December 11, 2010
In this video interview, David Torrance draws out the pastoral implications of unconditional atonement. As I like to remind others, good dogmatics is intrinsically practical.
December 8, 2010
Blogging has been a little light because I’ve been obsessed with the TV show, Friday Night Lights. I’ve been watching through the first four seasons on Netflix. I am truly in awe of this show. I’ve never actually seen a TV show capture Southern culture with any real authenticity, much less be able to capture its pervasive evangelical religiosity without caricature. The characters are as genuine and interesting as anything on Lost, but you don’t have to worry about time warps and parallel universes driving the plot in later seasons. The second through fourth seasons are particularly realistic, including a fair number of depressing episodes. The courage to present stark tragedy is a risky move in the television industry, which is partly why FNL has received a lot of critical acclaim and awards but only modest ratings.

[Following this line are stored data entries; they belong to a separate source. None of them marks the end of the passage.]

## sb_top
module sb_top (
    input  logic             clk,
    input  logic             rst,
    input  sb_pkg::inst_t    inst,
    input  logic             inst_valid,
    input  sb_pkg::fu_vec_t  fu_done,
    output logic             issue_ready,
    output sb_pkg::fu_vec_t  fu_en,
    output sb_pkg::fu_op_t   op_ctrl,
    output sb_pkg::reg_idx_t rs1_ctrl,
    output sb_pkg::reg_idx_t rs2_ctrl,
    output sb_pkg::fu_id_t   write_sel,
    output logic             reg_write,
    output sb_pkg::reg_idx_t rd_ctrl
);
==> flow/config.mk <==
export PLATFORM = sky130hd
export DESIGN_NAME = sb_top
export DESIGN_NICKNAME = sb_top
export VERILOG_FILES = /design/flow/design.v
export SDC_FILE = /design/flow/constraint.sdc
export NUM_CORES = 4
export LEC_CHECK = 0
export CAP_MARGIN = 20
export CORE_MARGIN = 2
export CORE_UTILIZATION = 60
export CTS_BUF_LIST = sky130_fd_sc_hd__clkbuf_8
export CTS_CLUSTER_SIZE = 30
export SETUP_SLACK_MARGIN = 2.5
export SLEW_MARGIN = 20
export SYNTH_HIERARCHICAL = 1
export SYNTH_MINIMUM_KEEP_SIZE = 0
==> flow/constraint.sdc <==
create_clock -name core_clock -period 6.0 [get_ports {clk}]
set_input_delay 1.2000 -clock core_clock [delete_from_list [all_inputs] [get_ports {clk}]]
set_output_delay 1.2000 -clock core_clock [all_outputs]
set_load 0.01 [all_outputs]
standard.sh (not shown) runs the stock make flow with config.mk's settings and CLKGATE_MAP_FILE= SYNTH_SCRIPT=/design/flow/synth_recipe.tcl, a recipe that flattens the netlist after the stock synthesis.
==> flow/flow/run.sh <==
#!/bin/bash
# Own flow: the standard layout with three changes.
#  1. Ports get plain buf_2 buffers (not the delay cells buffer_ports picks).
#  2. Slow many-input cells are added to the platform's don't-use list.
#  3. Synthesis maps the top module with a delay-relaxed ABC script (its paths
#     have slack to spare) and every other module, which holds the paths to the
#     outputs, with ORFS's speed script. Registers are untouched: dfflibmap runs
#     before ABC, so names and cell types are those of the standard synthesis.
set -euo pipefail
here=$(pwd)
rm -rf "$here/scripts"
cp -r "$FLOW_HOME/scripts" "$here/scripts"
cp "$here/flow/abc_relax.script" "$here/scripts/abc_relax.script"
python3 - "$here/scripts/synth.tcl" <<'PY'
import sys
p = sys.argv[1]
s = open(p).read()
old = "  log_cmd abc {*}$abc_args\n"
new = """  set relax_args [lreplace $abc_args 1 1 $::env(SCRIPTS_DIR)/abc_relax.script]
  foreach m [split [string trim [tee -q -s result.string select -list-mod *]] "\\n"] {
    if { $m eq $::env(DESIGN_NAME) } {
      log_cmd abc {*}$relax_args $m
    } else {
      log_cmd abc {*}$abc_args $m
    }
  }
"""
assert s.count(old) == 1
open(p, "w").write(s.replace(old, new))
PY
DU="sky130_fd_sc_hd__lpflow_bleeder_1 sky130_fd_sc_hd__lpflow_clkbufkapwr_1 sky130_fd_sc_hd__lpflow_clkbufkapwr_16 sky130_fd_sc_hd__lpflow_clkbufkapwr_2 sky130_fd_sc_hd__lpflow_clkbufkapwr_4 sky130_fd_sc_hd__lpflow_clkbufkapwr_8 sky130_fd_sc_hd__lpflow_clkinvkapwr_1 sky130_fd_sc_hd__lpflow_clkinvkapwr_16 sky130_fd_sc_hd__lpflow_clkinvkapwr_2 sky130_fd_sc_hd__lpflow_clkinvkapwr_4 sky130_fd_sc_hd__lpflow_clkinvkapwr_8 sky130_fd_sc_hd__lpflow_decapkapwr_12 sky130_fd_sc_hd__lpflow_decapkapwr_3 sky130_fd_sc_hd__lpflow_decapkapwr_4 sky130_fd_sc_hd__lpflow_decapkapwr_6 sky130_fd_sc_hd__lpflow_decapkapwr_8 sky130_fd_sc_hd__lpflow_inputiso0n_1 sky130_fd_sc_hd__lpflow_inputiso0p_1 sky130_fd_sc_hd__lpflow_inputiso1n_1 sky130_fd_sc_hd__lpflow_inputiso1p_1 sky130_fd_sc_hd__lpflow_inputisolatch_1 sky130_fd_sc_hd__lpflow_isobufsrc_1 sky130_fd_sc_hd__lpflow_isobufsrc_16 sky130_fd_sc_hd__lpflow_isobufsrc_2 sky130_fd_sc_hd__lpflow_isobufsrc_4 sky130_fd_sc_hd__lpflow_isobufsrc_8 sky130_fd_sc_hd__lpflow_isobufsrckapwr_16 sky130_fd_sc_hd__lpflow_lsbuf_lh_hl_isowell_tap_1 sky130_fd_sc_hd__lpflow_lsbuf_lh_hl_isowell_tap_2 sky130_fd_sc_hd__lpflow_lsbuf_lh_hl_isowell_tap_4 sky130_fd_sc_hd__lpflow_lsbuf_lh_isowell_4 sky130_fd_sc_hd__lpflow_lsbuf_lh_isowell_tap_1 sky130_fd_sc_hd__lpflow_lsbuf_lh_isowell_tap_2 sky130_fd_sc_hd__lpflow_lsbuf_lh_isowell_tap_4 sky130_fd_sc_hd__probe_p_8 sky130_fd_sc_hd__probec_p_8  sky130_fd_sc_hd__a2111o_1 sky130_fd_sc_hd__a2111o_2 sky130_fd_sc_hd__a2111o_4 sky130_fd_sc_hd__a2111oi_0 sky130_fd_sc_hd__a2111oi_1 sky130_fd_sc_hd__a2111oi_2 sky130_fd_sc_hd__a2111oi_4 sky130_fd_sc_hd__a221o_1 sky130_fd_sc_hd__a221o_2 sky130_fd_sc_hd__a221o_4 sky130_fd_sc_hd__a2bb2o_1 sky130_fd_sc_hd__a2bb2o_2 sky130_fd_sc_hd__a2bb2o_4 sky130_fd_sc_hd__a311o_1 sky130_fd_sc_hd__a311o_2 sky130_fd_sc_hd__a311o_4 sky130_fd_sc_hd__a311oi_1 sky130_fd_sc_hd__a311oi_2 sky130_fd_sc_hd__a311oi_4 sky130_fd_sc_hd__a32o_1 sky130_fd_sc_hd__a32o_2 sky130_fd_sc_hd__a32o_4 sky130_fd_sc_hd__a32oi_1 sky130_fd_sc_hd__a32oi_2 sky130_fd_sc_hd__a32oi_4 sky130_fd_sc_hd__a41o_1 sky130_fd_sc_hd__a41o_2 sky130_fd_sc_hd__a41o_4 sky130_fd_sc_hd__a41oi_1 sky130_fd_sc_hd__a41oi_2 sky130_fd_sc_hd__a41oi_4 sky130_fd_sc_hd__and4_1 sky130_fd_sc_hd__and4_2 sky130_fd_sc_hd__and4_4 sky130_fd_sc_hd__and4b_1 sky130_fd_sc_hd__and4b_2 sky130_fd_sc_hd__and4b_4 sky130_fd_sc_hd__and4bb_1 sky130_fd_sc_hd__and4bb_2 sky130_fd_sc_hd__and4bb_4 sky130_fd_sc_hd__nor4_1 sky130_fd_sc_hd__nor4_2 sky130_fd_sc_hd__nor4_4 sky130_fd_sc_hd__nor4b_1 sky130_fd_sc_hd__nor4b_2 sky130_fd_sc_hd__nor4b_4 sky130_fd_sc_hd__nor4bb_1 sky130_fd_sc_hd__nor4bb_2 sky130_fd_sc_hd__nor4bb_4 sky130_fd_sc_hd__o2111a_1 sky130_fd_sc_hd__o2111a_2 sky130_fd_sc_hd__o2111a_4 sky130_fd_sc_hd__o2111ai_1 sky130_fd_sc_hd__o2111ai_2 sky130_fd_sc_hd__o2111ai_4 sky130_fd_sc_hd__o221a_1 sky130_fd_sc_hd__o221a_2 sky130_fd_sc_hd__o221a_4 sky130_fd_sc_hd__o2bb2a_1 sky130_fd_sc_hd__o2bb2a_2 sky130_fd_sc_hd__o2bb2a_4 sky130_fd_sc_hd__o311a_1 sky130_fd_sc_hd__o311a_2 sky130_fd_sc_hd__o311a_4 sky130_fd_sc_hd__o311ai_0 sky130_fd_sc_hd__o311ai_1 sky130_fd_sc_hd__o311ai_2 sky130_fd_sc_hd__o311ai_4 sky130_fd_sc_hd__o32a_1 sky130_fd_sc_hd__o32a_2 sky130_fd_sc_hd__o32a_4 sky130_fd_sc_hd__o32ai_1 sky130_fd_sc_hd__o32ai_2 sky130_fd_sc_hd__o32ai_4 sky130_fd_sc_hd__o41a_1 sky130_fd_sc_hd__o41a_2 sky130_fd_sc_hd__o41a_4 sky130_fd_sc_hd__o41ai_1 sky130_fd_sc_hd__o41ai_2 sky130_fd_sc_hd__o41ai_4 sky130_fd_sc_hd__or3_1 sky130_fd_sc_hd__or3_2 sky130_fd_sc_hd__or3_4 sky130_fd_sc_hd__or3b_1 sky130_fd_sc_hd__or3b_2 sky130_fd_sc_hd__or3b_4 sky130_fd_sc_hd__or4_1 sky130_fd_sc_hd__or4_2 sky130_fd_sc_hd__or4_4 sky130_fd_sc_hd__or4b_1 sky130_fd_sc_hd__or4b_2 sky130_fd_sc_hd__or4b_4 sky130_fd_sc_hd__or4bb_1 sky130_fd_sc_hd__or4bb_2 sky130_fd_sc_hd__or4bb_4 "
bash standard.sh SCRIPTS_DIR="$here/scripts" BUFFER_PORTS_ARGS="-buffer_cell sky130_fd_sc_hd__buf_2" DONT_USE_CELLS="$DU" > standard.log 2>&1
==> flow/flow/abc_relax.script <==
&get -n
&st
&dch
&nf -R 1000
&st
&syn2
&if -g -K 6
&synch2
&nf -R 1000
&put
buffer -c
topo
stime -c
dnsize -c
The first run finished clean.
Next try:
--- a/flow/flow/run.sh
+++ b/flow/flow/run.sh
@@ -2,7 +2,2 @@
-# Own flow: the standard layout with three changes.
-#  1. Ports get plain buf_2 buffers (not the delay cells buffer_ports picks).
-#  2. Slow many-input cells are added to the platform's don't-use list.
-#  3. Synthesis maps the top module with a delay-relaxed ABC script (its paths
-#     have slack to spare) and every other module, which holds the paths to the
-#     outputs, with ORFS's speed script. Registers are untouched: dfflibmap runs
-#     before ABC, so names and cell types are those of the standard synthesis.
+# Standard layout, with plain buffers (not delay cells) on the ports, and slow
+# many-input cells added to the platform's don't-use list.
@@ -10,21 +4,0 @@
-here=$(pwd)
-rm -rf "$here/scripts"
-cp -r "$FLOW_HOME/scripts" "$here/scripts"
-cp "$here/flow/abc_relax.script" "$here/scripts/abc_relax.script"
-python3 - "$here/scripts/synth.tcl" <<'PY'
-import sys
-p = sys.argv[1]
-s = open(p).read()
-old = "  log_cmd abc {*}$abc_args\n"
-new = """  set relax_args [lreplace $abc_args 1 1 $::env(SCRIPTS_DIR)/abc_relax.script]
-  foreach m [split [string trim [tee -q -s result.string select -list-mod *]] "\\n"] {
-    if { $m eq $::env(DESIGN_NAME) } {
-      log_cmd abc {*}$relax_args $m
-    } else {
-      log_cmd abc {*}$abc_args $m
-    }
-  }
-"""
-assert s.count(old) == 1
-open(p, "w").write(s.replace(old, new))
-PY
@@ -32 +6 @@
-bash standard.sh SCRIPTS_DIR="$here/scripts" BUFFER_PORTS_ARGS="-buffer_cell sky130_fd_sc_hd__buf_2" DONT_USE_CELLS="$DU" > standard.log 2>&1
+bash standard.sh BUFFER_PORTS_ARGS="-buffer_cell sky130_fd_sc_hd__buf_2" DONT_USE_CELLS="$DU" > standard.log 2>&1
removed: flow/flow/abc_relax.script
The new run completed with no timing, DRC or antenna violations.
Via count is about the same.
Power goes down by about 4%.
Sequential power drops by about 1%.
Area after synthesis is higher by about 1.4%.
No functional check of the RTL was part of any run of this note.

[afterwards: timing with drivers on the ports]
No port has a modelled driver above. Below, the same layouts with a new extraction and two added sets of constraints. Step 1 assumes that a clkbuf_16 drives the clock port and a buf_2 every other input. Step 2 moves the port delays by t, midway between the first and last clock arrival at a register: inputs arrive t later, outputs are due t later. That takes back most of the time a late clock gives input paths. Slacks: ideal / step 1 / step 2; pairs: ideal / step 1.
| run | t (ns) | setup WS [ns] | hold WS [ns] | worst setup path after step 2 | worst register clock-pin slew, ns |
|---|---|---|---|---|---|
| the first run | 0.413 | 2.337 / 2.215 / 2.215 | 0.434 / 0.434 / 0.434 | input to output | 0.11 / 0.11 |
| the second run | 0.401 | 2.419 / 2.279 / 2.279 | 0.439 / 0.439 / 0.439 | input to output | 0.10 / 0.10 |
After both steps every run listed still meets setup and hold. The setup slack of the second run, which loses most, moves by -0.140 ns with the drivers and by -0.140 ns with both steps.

I’ve finally made it to the infamous abortion episode in the fourth season. Yes, as you could expect, I was a bit pissed. Adoption was never really considered as an option, and the moral pragmatism throughout is profoundly disappointing since genuine moral struggles and resolutions had heretofore driven much of the show’s drama. Matthew Anderson wrote a great blog post highlighting this contradiction in the show’s moral fabric. All the same, this is still an amazing show, well worth owning or streaming through Netflix.